Stored entries:
<<<<

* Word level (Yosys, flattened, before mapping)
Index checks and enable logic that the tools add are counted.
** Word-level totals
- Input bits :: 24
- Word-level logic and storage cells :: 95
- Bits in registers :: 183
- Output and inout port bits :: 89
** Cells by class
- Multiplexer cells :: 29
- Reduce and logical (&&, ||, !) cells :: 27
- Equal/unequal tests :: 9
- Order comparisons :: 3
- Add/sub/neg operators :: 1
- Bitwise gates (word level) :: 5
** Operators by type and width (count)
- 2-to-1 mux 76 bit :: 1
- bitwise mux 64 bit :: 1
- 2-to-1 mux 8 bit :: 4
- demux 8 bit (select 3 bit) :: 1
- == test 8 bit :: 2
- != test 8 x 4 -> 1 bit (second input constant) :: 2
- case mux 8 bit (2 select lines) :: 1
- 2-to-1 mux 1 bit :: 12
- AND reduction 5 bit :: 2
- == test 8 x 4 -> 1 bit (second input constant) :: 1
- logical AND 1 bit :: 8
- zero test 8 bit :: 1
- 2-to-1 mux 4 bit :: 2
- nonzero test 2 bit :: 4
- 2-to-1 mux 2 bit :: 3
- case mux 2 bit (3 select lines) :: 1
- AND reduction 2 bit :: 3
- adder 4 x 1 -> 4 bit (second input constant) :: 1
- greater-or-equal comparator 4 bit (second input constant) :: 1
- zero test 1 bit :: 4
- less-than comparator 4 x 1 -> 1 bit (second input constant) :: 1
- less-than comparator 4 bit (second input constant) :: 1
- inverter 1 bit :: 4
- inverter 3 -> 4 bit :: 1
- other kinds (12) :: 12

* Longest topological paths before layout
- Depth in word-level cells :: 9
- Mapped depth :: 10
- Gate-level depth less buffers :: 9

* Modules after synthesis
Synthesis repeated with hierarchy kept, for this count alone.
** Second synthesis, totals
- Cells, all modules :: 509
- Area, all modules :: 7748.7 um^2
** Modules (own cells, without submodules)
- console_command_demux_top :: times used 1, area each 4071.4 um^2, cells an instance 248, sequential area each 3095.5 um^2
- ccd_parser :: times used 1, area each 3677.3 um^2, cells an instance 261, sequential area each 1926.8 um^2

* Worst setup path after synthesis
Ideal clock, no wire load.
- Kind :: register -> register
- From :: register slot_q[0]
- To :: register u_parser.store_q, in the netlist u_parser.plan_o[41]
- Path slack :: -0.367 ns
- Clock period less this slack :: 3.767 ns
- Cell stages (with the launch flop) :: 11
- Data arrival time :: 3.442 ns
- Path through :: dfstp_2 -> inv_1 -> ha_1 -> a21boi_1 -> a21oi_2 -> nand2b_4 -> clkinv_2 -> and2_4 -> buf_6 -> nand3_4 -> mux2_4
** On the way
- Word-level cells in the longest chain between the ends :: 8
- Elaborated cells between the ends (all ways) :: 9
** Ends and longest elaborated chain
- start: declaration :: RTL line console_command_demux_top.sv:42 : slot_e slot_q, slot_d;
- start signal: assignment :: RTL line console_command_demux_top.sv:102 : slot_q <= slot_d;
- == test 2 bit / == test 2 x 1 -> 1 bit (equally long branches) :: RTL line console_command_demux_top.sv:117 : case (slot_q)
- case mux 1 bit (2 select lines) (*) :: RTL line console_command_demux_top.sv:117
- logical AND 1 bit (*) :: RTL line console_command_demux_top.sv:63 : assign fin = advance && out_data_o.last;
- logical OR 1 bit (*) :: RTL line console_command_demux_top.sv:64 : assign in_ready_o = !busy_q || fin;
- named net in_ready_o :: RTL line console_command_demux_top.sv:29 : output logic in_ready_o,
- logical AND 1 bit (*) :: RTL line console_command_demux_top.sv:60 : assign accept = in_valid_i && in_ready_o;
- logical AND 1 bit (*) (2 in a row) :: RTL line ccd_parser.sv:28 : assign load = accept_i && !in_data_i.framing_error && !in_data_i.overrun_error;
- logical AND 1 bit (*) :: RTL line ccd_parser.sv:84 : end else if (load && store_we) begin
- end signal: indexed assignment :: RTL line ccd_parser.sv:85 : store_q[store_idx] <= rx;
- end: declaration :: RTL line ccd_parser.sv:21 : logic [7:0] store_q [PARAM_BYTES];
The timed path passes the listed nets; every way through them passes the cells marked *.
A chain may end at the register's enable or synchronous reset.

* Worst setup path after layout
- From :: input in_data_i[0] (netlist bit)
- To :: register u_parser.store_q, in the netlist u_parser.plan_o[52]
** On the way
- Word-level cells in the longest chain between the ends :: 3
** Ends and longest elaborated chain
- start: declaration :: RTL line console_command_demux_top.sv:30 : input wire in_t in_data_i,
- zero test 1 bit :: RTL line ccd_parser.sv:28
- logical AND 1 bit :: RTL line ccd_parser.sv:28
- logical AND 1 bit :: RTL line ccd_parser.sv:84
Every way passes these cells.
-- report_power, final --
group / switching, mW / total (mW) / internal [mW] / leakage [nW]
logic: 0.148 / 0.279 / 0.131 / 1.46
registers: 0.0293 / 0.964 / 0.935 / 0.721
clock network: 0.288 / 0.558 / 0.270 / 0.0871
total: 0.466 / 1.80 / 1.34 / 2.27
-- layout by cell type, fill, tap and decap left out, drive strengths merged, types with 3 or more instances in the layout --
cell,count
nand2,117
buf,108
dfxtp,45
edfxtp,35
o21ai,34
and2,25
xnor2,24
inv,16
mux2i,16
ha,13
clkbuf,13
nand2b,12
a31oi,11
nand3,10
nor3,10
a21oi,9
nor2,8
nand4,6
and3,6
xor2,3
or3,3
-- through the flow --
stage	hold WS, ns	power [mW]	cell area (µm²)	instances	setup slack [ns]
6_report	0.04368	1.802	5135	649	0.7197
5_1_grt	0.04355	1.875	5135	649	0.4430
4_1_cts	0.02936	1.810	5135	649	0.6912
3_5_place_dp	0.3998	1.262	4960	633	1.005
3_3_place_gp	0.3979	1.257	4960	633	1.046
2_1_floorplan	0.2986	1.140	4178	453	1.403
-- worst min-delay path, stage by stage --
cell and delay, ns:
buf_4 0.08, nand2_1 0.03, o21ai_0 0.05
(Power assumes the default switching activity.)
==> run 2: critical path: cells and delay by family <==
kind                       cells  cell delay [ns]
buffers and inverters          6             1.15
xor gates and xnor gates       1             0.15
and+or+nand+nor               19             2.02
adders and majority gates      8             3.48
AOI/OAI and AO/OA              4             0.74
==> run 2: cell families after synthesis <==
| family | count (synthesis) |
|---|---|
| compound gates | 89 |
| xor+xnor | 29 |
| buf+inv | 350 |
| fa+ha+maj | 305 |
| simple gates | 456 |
==> src/cbal_recip.sv <==
// ----------------------------------------------------------------------------
// cbal_recip: serial reciprocal
// Restoring division of 2^30 by the segment count, one quotient bit a cycle.
// ----------------------------------------------------------------------------
module cbal_recip (
  input  logic                          clk,
  input  logic                          rst,
  input  logic                          start,
  input  logic [cbal_pkg::SEG_W-1:0]    divisor,
  output logic                          done,
  output logic [cbal_pkg::T_W-1:0]      quot
);

  logic                          busy;
  logic [4:0]                    cnt;
  logic [cbal_pkg::SEG_W-1:0]    rem;
  logic [cbal_pkg::SEG_W:0]      rem_sh;
  logic                          fits;

  assign rem_sh = {rem, (cnt == 5'd30)};
  assign fits   = rem_sh >= {1'b0, divisor};

  always_ff @(posedge clk) begin
    if (rst) begin
      busy <= 1'b0;
      done <= 1'b0;
    end else begin
      done <= 1'b0;
      if (start) begin
        busy <= 1'b1;
      end else if (busy && cnt == 5'd0) begin
        busy <= 1'b0;
        done <= 1'b1;
      end
    end
    if (start) begin
      cnt  <= 5'd30;
      rem  <= '0;
      quot <= '0;
    end else if (busy) begin
      cnt  <= cnt - 5'd1;
      rem  <= fits ? cbal_pkg::SEG_W'(rem_sh - {1'b0, divisor})
                   : rem_sh[cbal_pkg::SEG_W-1:0];
      quot <= {quot[cbal_pkg::T_W-2:0], fits};
    end
  end

endmodule

==> src/cbal_isqrt.sv <==
// ----------------------------------------------------------------------------
// cbal_isqrt: serial integer square root
// Digit-by-digit floor square root of a 66-bit radicand, one bit a cycle.
// ----------------------------------------------------------------------------
module cbal_isqrt (
  input  logic                           clk,
  input  logic                           rst,
  input  logic                           start,
  input  logic [cbal_pkg::RAD_W-1:0]     radicand,
  output logic                           done,
  output logic [cbal_pkg::ROOT_W-1:0]    root
);

  logic                          busy;
  logic [5:0]                    cnt;
  logic [cbal_pkg::RAD_W-1:0]    rad;
  logic [35:0]                   rem;
  logic [35:0]                   rem_sh;
  logic [35:0]                   trial;
  logic                          fits;

  // Trial value is 4 * root + 1 for the next root bit
  assign rem_sh = {rem[33:0], rad[cbal_pkg::RAD_W-1 -: 2]};
  assign trial  = {1'b0, root, 2'b01};
  assign fits   = rem_sh >= trial;

  always_ff @(posedge clk) begin
    if (rst) begin
      busy <= 1'b0;
      done <= 1'b0;
    end else begin
      done <= 1'b0;
      if (start) begin
        busy <= 1'b1;
      end else if (busy && cnt == 6'd0) begin
        busy <= 1'b0;
        done <= 1'b1;
      end
    end
    if (start) begin
      cnt  <= 6'd32;
      rad  <= radicand;
      rem  <= '0;
      root <= '0;
    end else if (busy) begin
      cnt  <= cnt - 6'd1;
      rad  <= {rad[cbal_pkg::RAD_W-3:0], 2'b00};
      rem  <= fits ? (rem_sh - trial) : rem_sh;
      root <= {root[cbal_pkg::ROOT_W-2:0], fits};
    end
  end

endmodule
===== config.mk =====
export PLATFORM = sky130hd
export DESIGN_NAME = indexed_list_with_compaction
export DESIGN_NICKNAME = d
export VERILOG_FILES = /design/src/rtl/core/ilc_pkg.sv /design/src/rtl/core/ilc_ram.sv /design/src/rtl/core/ilc_ctrl.sv /design/src/rtl/core/indexed_list_with_compaction.sv
export SDC_FILE = /design/constraint.sdc
export NUM_CORES = 2
export LEC_CHECK = 0
export BUFFER_PORTS_ARGS = -buffer_cell sky130_fd_sc_hd__buf_4
export CAP_MARGIN = 20
export CORE_MARGIN = 5
export CORE_UTILIZATION = 45
export DETAILED_ROUTE_END_ITERATION = 8
export REMOVE_ABC_BUFFERS = 1
export SLEW_MARGIN = 15
export SYNTH_ARGS = -nofsm -noshare
export SYNTH_HDL_FRONTEND = slang
export SYNTH_SLANG_ARGS = --single-unit

===== constraint.sdc =====
create_clock -name clk_i -period 13.3 [get_ports clk_i]
set_input_delay 1.33 -clock clk_i [delete_from_list [all_inputs] [get_ports clk_i]]
set_output_delay 1.33 -clock clk_i [all_outputs]
set_load 0.05 [all_outputs]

>>>>

Of the lines above, show those in which "times" appears.

### WRITTEN ANSWER
- console_command_demux_top :: times used 1, area each 4071.4 um^2, cells an instance 248, sequential area each 3095.5 um^2
- ccd_parser :: times used 1, area each 3677.3 um^2, cells an instance 261, sequential area each 1926.8 um^2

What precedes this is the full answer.